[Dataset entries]
○ ○ ○ ○ ○ ○ ○

File: src/rtl/lrus_pkg.sv
package lrus_pkg;

    // Operation kind chosen from the request ports each cycle.
    typedef enum logic [2:0] {
        OP_IDLE,
        OP_ACCESS,
        OP_PROBE,
        OP_FILL,
        OP_REFRESH,
        OP_DROP,
        OP_INV_MISS
    } op_e;

endpackage

File: src/rtl/lrus_tag_match.sv
module lrus_tag_match #(
    parameter int NUM_BLOCKS = 16,
    parameter int ADDR_W     = 32,
    parameter int OFF_W      = 6,
    parameter int TAG_W      = ADDR_W - OFF_W,
    parameter int IDX_W      = $clog2(NUM_BLOCKS)
) (
    input  logic [ADDR_W-1:0]                   addr,
    input  logic [NUM_BLOCKS-1:0][TAG_W-1:0]    tags,
    input  logic [NUM_BLOCKS-1:0]               valid,
    output logic [NUM_BLOCKS-1:0]               match,
    output logic                                hit,
    output logic [IDX_W-1:0]                    way
);

    localparam logic [ADDR_W-1:0] OFF_MASK = ADDR_W'((64'd1 << OFF_W) - 64'd1);

    logic [ADDR_W-1:0] aligned;

    assign aligned = addr & ~OFF_MASK;

    // One comparator per entry, all in parallel.
    for (genvar e = 0; e < NUM_BLOCKS; e++) begin : g_cmp
        assign match[e] = valid[e] && ({tags[e], {OFF_W{1'b0}}} == aligned);
    end

    assign hit = |match;

    // OR-encode; the match vector holds at most one set bit.
    always_comb begin
        way = '0;
        for (int e = 0; e < NUM_BLOCKS; e++) begin
            if (match[e]) begin
                way = way | IDX_W'(e);
            end
        end
    end

endmodule

File: src/rtl/lrus_recency.sv
module lrus_recency #(
    parameter int NUM_BLOCKS = 16,
    parameter int IDX_W      = $clog2(NUM_BLOCKS)
) (
    input  logic                                clk,
    input  logic                                rst_n,
    input  logic                                move_front,
    input  logic                                move_back,
    input  logic [IDX_W-1:0]                    sel_way,
    output logic [NUM_BLOCKS-1:0][IDX_W-1:0]    order,
    output logic [NUM_BLOCKS-1:0][IDX_W-1:0]    rank
);

    localparam int LAST = NUM_BLOCKS - 1;

    logic [NUM_BLOCKS-1:0][IDX_W-1:0] order_q;
    logic [NUM_BLOCKS-1:0][IDX_W-1:0] order_d;
    logic [IDX_W-1:0]                 sel_pos;
    int                               sel_i;

    // Position of each entry: inverse of the order array.
    always_comb begin
        rank = '0;
        for (int p = 0; p < NUM_BLOCKS; p++) begin
            rank[order_q[p]] = IDX_W'(p);
        end
    end

    assign sel_pos = rank[sel_way];
    assign sel_i   = int'(sel_pos);

    always_comb begin
        order_d = order_q;
        if (move_front) begin
            order_d[0] = sel_way;
            for (int p = 1; p < NUM_BLOCKS; p++) begin
                if (p <= sel_i) begin
                    order_d[p] = order_q[p-1];
                end
            end
        end else if (move_back) begin
            for (int p = 0; p < LAST; p++) begin
                if (p >= sel_i) begin
                    order_d[p] = order_q[p+1];
                end
            end
            order_d[LAST] = sel_way;
        end
    end

    always_ff @(posedge clk) begin
        if (!rst_n) begin
            for (int p = 0; p < NUM_BLOCKS; p++) begin
                order_q[p] <= IDX_W'(p);
            end
        end else begin
            order_q <= order_d;
        end
    end

    assign order = order_q;

endmodule

File: src/rtl/lrus_stat_counters.sv
module lrus_stat_counters #(
    parameter int NUM_SIZES = 3,
    parameter int CNT_W     = 16
) (
    input  logic                            clk,
    input  logic                            rst_n,
    input  logic                            count_en,
    input  logic                            hit_full,
    input  logic [NUM_SIZES-1:0]            mask,
    output logic [(NUM_SIZES+1)*CNT_W-1:0]  hit_count,
    output logic [(NUM_SIZES+1)*CNT_W-1:0]  miss_count,
    output logic [CNT_W-1:0]                access_count
);

    logic [CNT_W-1:0] acc_q;

    for (genvar s = 0; s <= NUM_SIZES; s++) begin : g_cap
        logic             in_cap;
        logic [CNT_W-1:0] hit_q;
        logic [CNT_W-1:0] miss_q;

        if (s == NUM_SIZES) begin : g_full
            assign in_cap = hit_full;
        end else begin : g_part
            assign in_cap = mask[s];
        end

        always_ff @(posedge clk) begin
            if (!rst_n) begin
                hit_q  <= '0;
                miss_q <= '0;
            end else if (count_en) begin
                if (in_cap) begin
                    hit_q <= hit_q + CNT_W'(1);
                end else begin
                    miss_q <= miss_q + CNT_W'(1);
                end
            end
        end

        assign hit_count[s*CNT_W +: CNT_W]  = hit_q;
        assign miss_count[s*CNT_W +: CNT_W] = miss_q;
    end

    always_ff @(posedge clk) begin
        if (!rst_n) begin
            acc_q <= '0;
        end else if (count_en) begin
            acc_q <= acc_q + CNT_W'(1);
        end
    end

    assign access_count = acc_q;

endmodule

File: src/rtl/lrus_tag_store.sv
module lrus_tag_store
    import lrus_pkg::*;
#(
    parameter int NUM_BLOCKS  = 16,
    parameter int ADDR_W      = 32,
    parameter int BLK_BYTES   = 64,
    parameter int BASE_BLOCKS = 2,
    parameter int NUM_SIZES   = 3,
    parameter int CNT_W       = 16,
    localparam int IDX_W      = $clog2(NUM_BLOCKS),
    localparam int OFF_W      = $clog2(BLK_BYTES),
    localparam int TAG_W      = ADDR_W - OFF_W
) (
    input  logic                            clk,
    input  logic                            rst_n,
    input  logic                            acc_valid,
    input  logic                            acc_probe,
    input  logic [ADDR_W-1:0]               acc_addr,
    input  logic                            ins_valid,
    input  logic [ADDR_W-1:0]               ins_addr,
    input  logic                            inv_valid,
    input  logic [ADDR_W-1:0]               inv_addr,
    output logic                            hit,
    output logic [IDX_W-1:0]                hit_way,
    output logic [NUM_SIZES-1:0]            hit_mask,
    output logic [IDX_W-1:0]                victim_way,
    output logic                            victim_valid,
    output logic [(NUM_SIZES+1)*CNT_W-1:0]  hit_count,
    output logic [(NUM_SIZES+1)*CNT_W-1:0]  miss_count,
    output logic [CNT_W-1:0]                access_count
);

    // Storage
    logic [NUM_BLOCKS-1:0][TAG_W-1:0] tag_q;
    logic [NUM_BLOCKS-1:0]            valid_q;

    // Lookup results
    logic [NUM_BLOCKS-1:0] acc_match;
    logic                  acc_hit;
    logic [IDX_W-1:0]      acc_way;
    logic [ADDR_W-1:0]     upd_addr;
    logic [NUM_BLOCKS-1:0] upd_match;
    logic                  upd_hit;
    logic [IDX_W-1:0]      upd_way;

    // Recency
    logic [NUM_BLOCKS-1:0][IDX_W-1:0] order;
    logic [NUM_BLOCKS-1:0][IDX_W-1:0] rank;
    logic [IDX_W-1:0]                 acc_rank;

    // Control
    op_e              op;
    logic             move_front;
    logic             move_back;
    logic [IDX_W-1:0] sel_way;
    logic             count_en;
    logic             write_tag;
    logic             clear_valid;

    lrus_tag_match #(
        .NUM_BLOCKS (NUM_BLOCKS),
        .ADDR_W     (ADDR_W),
        .OFF_W      (OFF_W),
        .TAG_W      (TAG_W),
        .IDX_W      (IDX_W)
    ) u_acc_match (
        .addr  (acc_addr),
        .tags  (tag_q),
        .valid (valid_q),
        .match (acc_match),
        .hit   (acc_hit),
        .way   (acc_way)
    );

    // Insert and invalidate share one comparator bank; invalidate wins.
    assign upd_addr = inv_valid ? inv_addr : ins_addr;

    lrus_tag_match #(
        .NUM_BLOCKS (NUM_BLOCKS),
        .ADDR_W     (ADDR_W),
        .OFF_W      (OFF_W),
        .TAG_W      (TAG_W),
        .IDX_W      (IDX_W)
    ) u_upd_match (
        .addr  (upd_addr),
        .tags  (tag_q),
        .valid (valid_q),
        .match (upd_match),
        .hit   (upd_hit),
        .way   (upd_way)
    );

    lrus_recency #(
        .NUM_BLOCKS (NUM_BLOCKS),
        .IDX_W      (IDX_W)
    ) u_recency (
        .clk        (clk),
        .rst_n      (rst_n),
        .move_front (move_front),
        .move_back  (move_back),
        .sel_way    (sel_way),
        .order      (order),
        .rank       (rank)
    );

    // Operation decode: fixed priority invalidate > insert > access.
    always_comb begin
        if (inv_valid) begin
            op = upd_hit ? OP_DROP : OP_INV_MISS;
        end else if (ins_valid) begin
            op = upd_hit ? OP_REFRESH : OP_FILL;
        end else if (acc_valid) begin
            op = acc_probe ? OP_PROBE : OP_ACCESS;
        end else begin
            op = OP_IDLE;
        end
    end

    // Actions per operation kind.
    always_comb begin
        move_front  = 1'b0;
        move_back   = 1'b0;
        sel_way     = '0;
        count_en    = 1'b0;
        write_tag   = 1'b0;
        clear_valid = 1'b0;
        unique case (op)
            OP_ACCESS: begin
                move_front = acc_hit;
                sel_way    = acc_way;
                count_en   = 1'b1;
            end
            OP_FILL: begin
                move_front = 1'b1;
                sel_way    = victim_way;
                write_tag  = 1'b1;
            end
            OP_REFRESH: begin
                move_front = 1'b1;
                sel_way    = upd_way;
            end
            OP_DROP: begin
                move_back   = 1'b1;
                sel_way     = upd_way;
                clear_valid = 1'b1;
            end
            OP_IDLE, OP_PROBE, OP_INV_MISS: begin
            end
            default: begin
            end
        endcase
    end

    // Tag and valid storage.
    always_ff @(posedge clk) begin
        if (!rst_n) begin
            valid_q <= '0;
            tag_q   <= '0;
        end else begin
            if (write_tag) begin
                valid_q[victim_way] <= 1'b1;
                tag_q[victim_way]   <= ins_addr[ADDR_W-1:OFF_W];
            end
            if (clear_valid) begin
                valid_q[upd_way] <= 1'b0;
            end
        end
    end

    // Results
    assign acc_rank     = rank[acc_way];
    assign hit          = acc_valid && acc_hit;
    assign hit_way      = acc_way;
    assign victim_way   = order[NUM_BLOCKS-1];
    assign victim_valid = valid_q[victim_way];

    for (genvar i = 0; i < NUM_SIZES; i++) begin : g_mask
        localparam int CAP = BASE_BLOCKS << i;
        assign hit_mask[i] = hit && (int'(acc_rank) < CAP);
    end

    lrus_stat_counters #(
        .NUM_SIZES (NUM_SIZES),
        .CNT_W     (CNT_W)
    ) u_stats (
        .clk          (clk),
        .rst_n        (rst_n),
        .count_en     (count_en),
        .hit_full     (acc_hit),
        .mask         (hit_mask),
        .hit_count    (hit_count),
        .miss_count   (miss_count),
        .access_count (access_count)
    );

endmodule

File: config.mk
export PLATFORM = sky130hd
export DESIGN_NAME = lrus_tag_store
export DESIGN_NICKNAME = d
export VERILOG_FILES = /design/src/rtl/lrus_pkg.sv /design/src/rtl/lrus_tag_match.sv /design/src/rtl/lrus_recency.sv /design/src/rtl/lrus_stat_counters.sv /design/src/rtl/lrus_tag_store.sv
export SDC_FILE = /design/constraint.sdc
export NUM_CORES = 2
export LEC_CHECK = 0
export ABC_AREA = 1
export ABC_CLOCK_PERIOD_IN_PS = 4600
export CAP_MARGIN = 0
export CELL_PAD_IN_SITES_DETAIL_PLACEMENT = 2
export CELL_PAD_IN_SITES_GLOBAL_PLACEMENT = 2
export CORE_ASPECT_RATIO = 1.1
export CORE_MARGIN = 4
export CORE_UTILIZATION = 33
export CTS_CLUSTER_SIZE = 10
export DETAILED_ROUTE_END_ITERATION = 8
export PLACE_DENSITY = 0.85
export SLEW_MARGIN = 20
export SYNTH_ARGS = -nofsm -noshare
export SYNTH_HDL_FRONTEND = slang
export SYNTH_SLANG_ARGS = --single-unit
File: constraint.sdc
create_clock -name clk -period 4.6 [get_ports clk]
set_input_delay 0.46 -clock clk [delete_from_list [all_inputs] [get_ports clk]]
set_output_delay 0.46 -clock clk [all_outputs]
set_load 0.005 [all_outputs]
==> key figures <==
Status
  • Outcome: complete, but fails checks
  • Violated checks: max-capacitance violations, max-slew violations, negative setup slack

Layout
  • Fraction of layout cells with a size suffix above 1: between 20 and 25%
  • Design area: between 0.06 and 0.07 sq mm
  • Final Util: between 40% and 50%
  • Area grow syn2layout: 38.7%
  • NumNets Final: ~8,600

STA
  • Max Slew Vio Count: 2
  • Min cycle time layout: 5.61 ns
  • Setup violations, final: about 120
  • RSZ-0062 raised after global routing: yes
  • Slew headroom: -6.92%
  • Final period utilization: 122%
  • Clock skew: ~0.063 ns
  • Worst Tran Pin Value: roughly 1.6 ns
  • Hold Fails Final Rpt: 0
  • Hold_ws: about 0.17 ns
  • Fmax: 178 MHz
  • Final WS setup: -1.01 ns

Drt
  • Initial DRC count: approximately 8,600
  • Via count: a little under 70,000
  • Top routing layer in use: met5
  • Via-per-instance ratio: 6.68
  • WL/cell: between 40 and 50 microns
  • Met3 wire length: about 48,000 microns
  • Routed wl met2: ~170,000 microns
  • Routed Wire Length: between 400,000 and 500,000 microns
  • WL met1: 135,000 microns
  • Pre-Repair DR Iteration Count: 8
  • Final ANT Viol Nets: 0
  • # DRC: 0

Floorplan
  • Rows: 141
  • Die width: 359 microns
  • I/O Pins: 259
  • Core area: 0.134 sq mm
  • Die ar.: 0.141 sq mm
  • Initial core utilization: 33.3%
  • Die Ht: between 300 and 400 microns

Power and ir drop
  • Pint: about 11 mW
  • Leak: 27.0 nW
  • Switching power: around 7.5 mW
  • Combinational power share: 30.3%
  • Sequential share of power: between 30% and 40%
  • PD cells: 302 mW/mm^2
  • Sw Share: ~40%
  • Clock Power Share: a little under two fifths
  • Max VDD drop: about 0.34 mV

Clock network
  • Clk sink count: 640
  • H-tree levels: 3
  • CTS Hold Bufs: 0
  • Clk root buf: clkbuf_16
  • Clock buffer depth: 3
  • Clock latency on the worst-skew pair: roughly 0.8 ns
  • CTS tree: done
  • Worst-path clk slew: roughly 0.06 ns
  • CTS Buf Count: 84

Place
  • Post-DP HPWL: 275,000 microns
  • PortBufs: 240
  • Pre-CTS WS: -1.26 ns
  • Placed instance area: approximately 0.056 sq mm
  • Gpl congestion: roughly 1.1

Synth
  • Synth Flop Type: dfxtp_1
  • Share of the synthesized area in the top cell type: between 20% and 30%
  • Synthesized cell area: 0.0447 sq mm
  • Average size of a mapped cell: 5.91 sq um
  • Yosys cell types: 61
  • Number of synthesized flops with an enable pin: 0
  • Cell taking the most area after synthesis: dfxtp_1
  • Asr flop ratio synth: 0%
  • Sequential share of the synthesized area: 28.7%
  • FF+latch count, synth: 640
  • Post-Syn Nets: approximately 7,700
  • Synth area leaders: dfxtp_1, nand2_1, nor2_1
  • Yosys warning total: 0
  • Synth Instances: roughly 7,600

Setup path
  • Slowest CP cell: nor2_1
  • CP peak stage delay: 0.56 ns
  • Data required, critical path: about 5.2 ns
  • Crit path launch type: primary input
  • Worst setup path class: in2reg
  • Critical path's most frequent cell: nand2_1
  • Crit-path max FO: 16
  • Arrival time at the worst endpoint: roughly 6.2 ns
  • Crit path capture type: flop

Global route
  • Initial antenna violation count: 52
  • GR Overflow Total: 0
  • Vias in the first global route: between 60,000 and 70,000
  • First-pass GRT wire length: between 500,000 and 600,000 microns
  • Total track usage: about half
  • Largest net degree at the start of global routing: 188

Hold path
  • Hold WC Path Type: in2reg

Job
  • Number of max-cap violations: 1
[final cells by class]
cell class              count  area, sq um
repair buffers           1218        12200
flip-flops and latches    640        13000
diodes                     41          103
multi-input cells        5631        28200
well taps                1787         2240
inverters                 942         3600
clock inverters            24          348
clock buffers             112         2350
fillers                 16100        72400
[placed cells by master (no fill, tap or decap), types with 14 or more instances in the layout]
cell,Yosys,routed
clkbuf_16,0,90
o211ai_1,21,21
inv_2,48,78
buf_4,54,752
nand3b_1,26,26
inv_1,878,839
nor4_1,38,33
nand2_2,21,96
o21ai_1,26,29
nand3_1,230,205
buf_6,17,41
nand2_4,10,29
xor2_1,106,103
dlygate4sd2_1,0,15
xnor2_1,79,63
o21ai_0,648,641
nor2_1,1062,908
buf_12,0,175
dfxtp_2,0,92
o2111ai_1,15,15
dfxtp_4,0,21
nand3_2,8,26
nor2_4,7,48
nor2_2,12,125
nor3_1,85,75
o21a_1,31,31
nand2_1,2000,1900
nand4_1,180,180
diode_2,0,41
a21oi_1,612,609
o22ai_1,278,268
a31oi_1,21,20
dfxtp_1,640,527
xnor2_2,0,14
clkdlybuf4s50_1,0,209
clkbuf_1,188,15
[metrics by stage]
step / setup TNS (ns) / total power [mW] / cells
4_1_cts: 0 / 17.7 / 10300
6_report: -60.52 / 18.8 / 10400
3_3_place_gp: -78.15 / 10.6 / 10100
5_1_grt: -62.67 / 18.9 / 10400
2_1_floorplan: 0 / 7.94 / 7563
3_5_place_dp: -139.44 / 10.8 / 10100
[layer usage]
| layer | vias to the layer above | global-route usage [%] |
|---|---|---|
| met5 | - | 0 |
| met4 | 30 | 56.7 |
| met3 | 3151 | 14.3 |
| met2 | 6037 | 79.7 |
| met1 | 33600 | 54.0 |
| li1 | 26600 | - |
[cell usage after synthesis, types with 12 or more instances]
cell type / count
inv_1: 878
nor3_1: 85
o21a_1: 31
clkinv_1: 14
o21ai_0: 648
a31oi_1: 21
o22ai_1: 278
nor4_1: 38
nand3b_1: 26
buf_4: 54
clkbuf_1: 188
nand3_1: 230
nand2_2: 21
xor2_1: 106
nand2_1: 2000
dfxtp_1: 640
a21oi_1: 612
o21ai_1: 26
inv_2: 48
nor2_2: 12
buf_2: 84
o211ai_1: 21
buf_6: 17
nor2_1: 1062
o2111ai_1: 15
nand4_1: 180
xnor2_1: 79
[path summary, 6_finish.rpt]
path / startpoint / to / slack [ns] / cells past startpoint
max: inv_valid / u_recency.order[6] / -1.01 / 33
min: rst_n / u_stats.g_cap[0].miss_q[15] / 0.17 / 3
max reg2reg: valid_q[7] / u_stats.g_cap[0].hit_q[8] / -0.99 / 27
min reg2reg: valid_q[6] / valid_q[6] / 0.52 / 1
[worst max-delay path: cells and delay by family]
family / cells / cell delay, ns
AOI/OAI and AO/OA: 3 / 0.35
buffers and inverters: 8 / 1.65
and+or+nand+nor: 22 / 3.66
[state kept, by name (all words and copies together), names as in the netlist]
| signal | count |
|---|---|
| tag_q | 416 |
| u_recency.order | 64 |
| u_stats.g_cap.hit_q | 64 |
| u_stats.g_cap.miss_q | 64 |
| u_stats.access_count | 16 |
| valid_q | 16 |
[power by group through the flow]
stage	Combinational (mW)	Clock, mW	Sequential, mW
finish	5.69	7.20	5.87
global route	5.71	7.32	5.87
CTS	4.94	6.96	5.85
detailed placement	4.80	0	5.97
global placement	4.67	0	5.96
floorplan	2.06	0	5.88
[cells by family after synthesis]
kind of cell / Yosys count / synth area share, %
fa+ha+maj: 9 / 0.252
simple gates: 3725 / 34.6
buf+inv: 1292 / 11.8
xor+xnor: 185 / 3.62
flops: 640 / 28.7
compound gates: 1712 / 21.1
[timing repair]
| action | 4_1_cts | 5_1_grt |
|---|---|---|
| endpoints found under the setup margin | 124 | 122 |
| resized for setup | 173 | 485 |
| pin swaps | 32 | 112 |
| setup buffers | 26 | 61 |
| cloned | 0 | 5 |
(Power assumes the default switching activity.)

○ ○ ○ ○ ○ ○ ○

» **Problem to solve**
Once you reach the line with "about 11 mW" in the data above, copy it and every line after it exactly, up to and including the line with "path class: in2reg".

» **Solution to this exercise**
  • Pint: about 11 mW
  • Leak: 27.0 nW
  • Switching power: around 7.5 mW
  • Combinational power share: 30.3%
  • Sequential share of power: between 30% and 40%
  • PD cells: 302 mW/mm^2
  • Sw Share: ~40%
  • Clock Power Share: a little under two fifths
  • Max VDD drop: about 0.34 mV

Clock network
  • Clk sink count: 640
  • H-tree levels: 3
  • CTS Hold Bufs: 0
  • Clk root buf: clkbuf_16
  • Clock buffer depth: 3
  • Clock latency on the worst-skew pair: roughly 0.8 ns
  • CTS tree: done
  • Worst-path clk slew: roughly 0.06 ns
  • CTS Buf Count: 84

Place
  • Post-DP HPWL: 275,000 microns
  • PortBufs: 240
  • Pre-CTS WS: -1.26 ns
  • Placed instance area: approximately 0.056 sq mm
  • Gpl congestion: roughly 1.1

Synth
  • Synth Flop Type: dfxtp_1
  • Share of the synthesized area in the top cell type: between 20% and 30%
  • Synthesized cell area: 0.0447 sq mm
  • Average size of a mapped cell: 5.91 sq um
  • Yosys cell types: 61
  • Number of synthesized flops with an enable pin: 0
  • Cell taking the most area after synthesis: dfxtp_1
  • Asr flop ratio synth: 0%
  • Sequential share of the synthesized area: 28.7%
  • FF+latch count, synth: 640
  • Post-Syn Nets: approximately 7,700
  • Synth area leaders: dfxtp_1, nand2_1, nor2_1
  • Yosys warning total: 0
  • Synth Instances: roughly 7,600

Setup path
  • Slowest CP cell: nor2_1
  • CP peak stage delay: 0.56 ns
  • Data required, critical path: about 5.2 ns
  • Crit path launch type: primary input
  • Worst setup path class: in2reg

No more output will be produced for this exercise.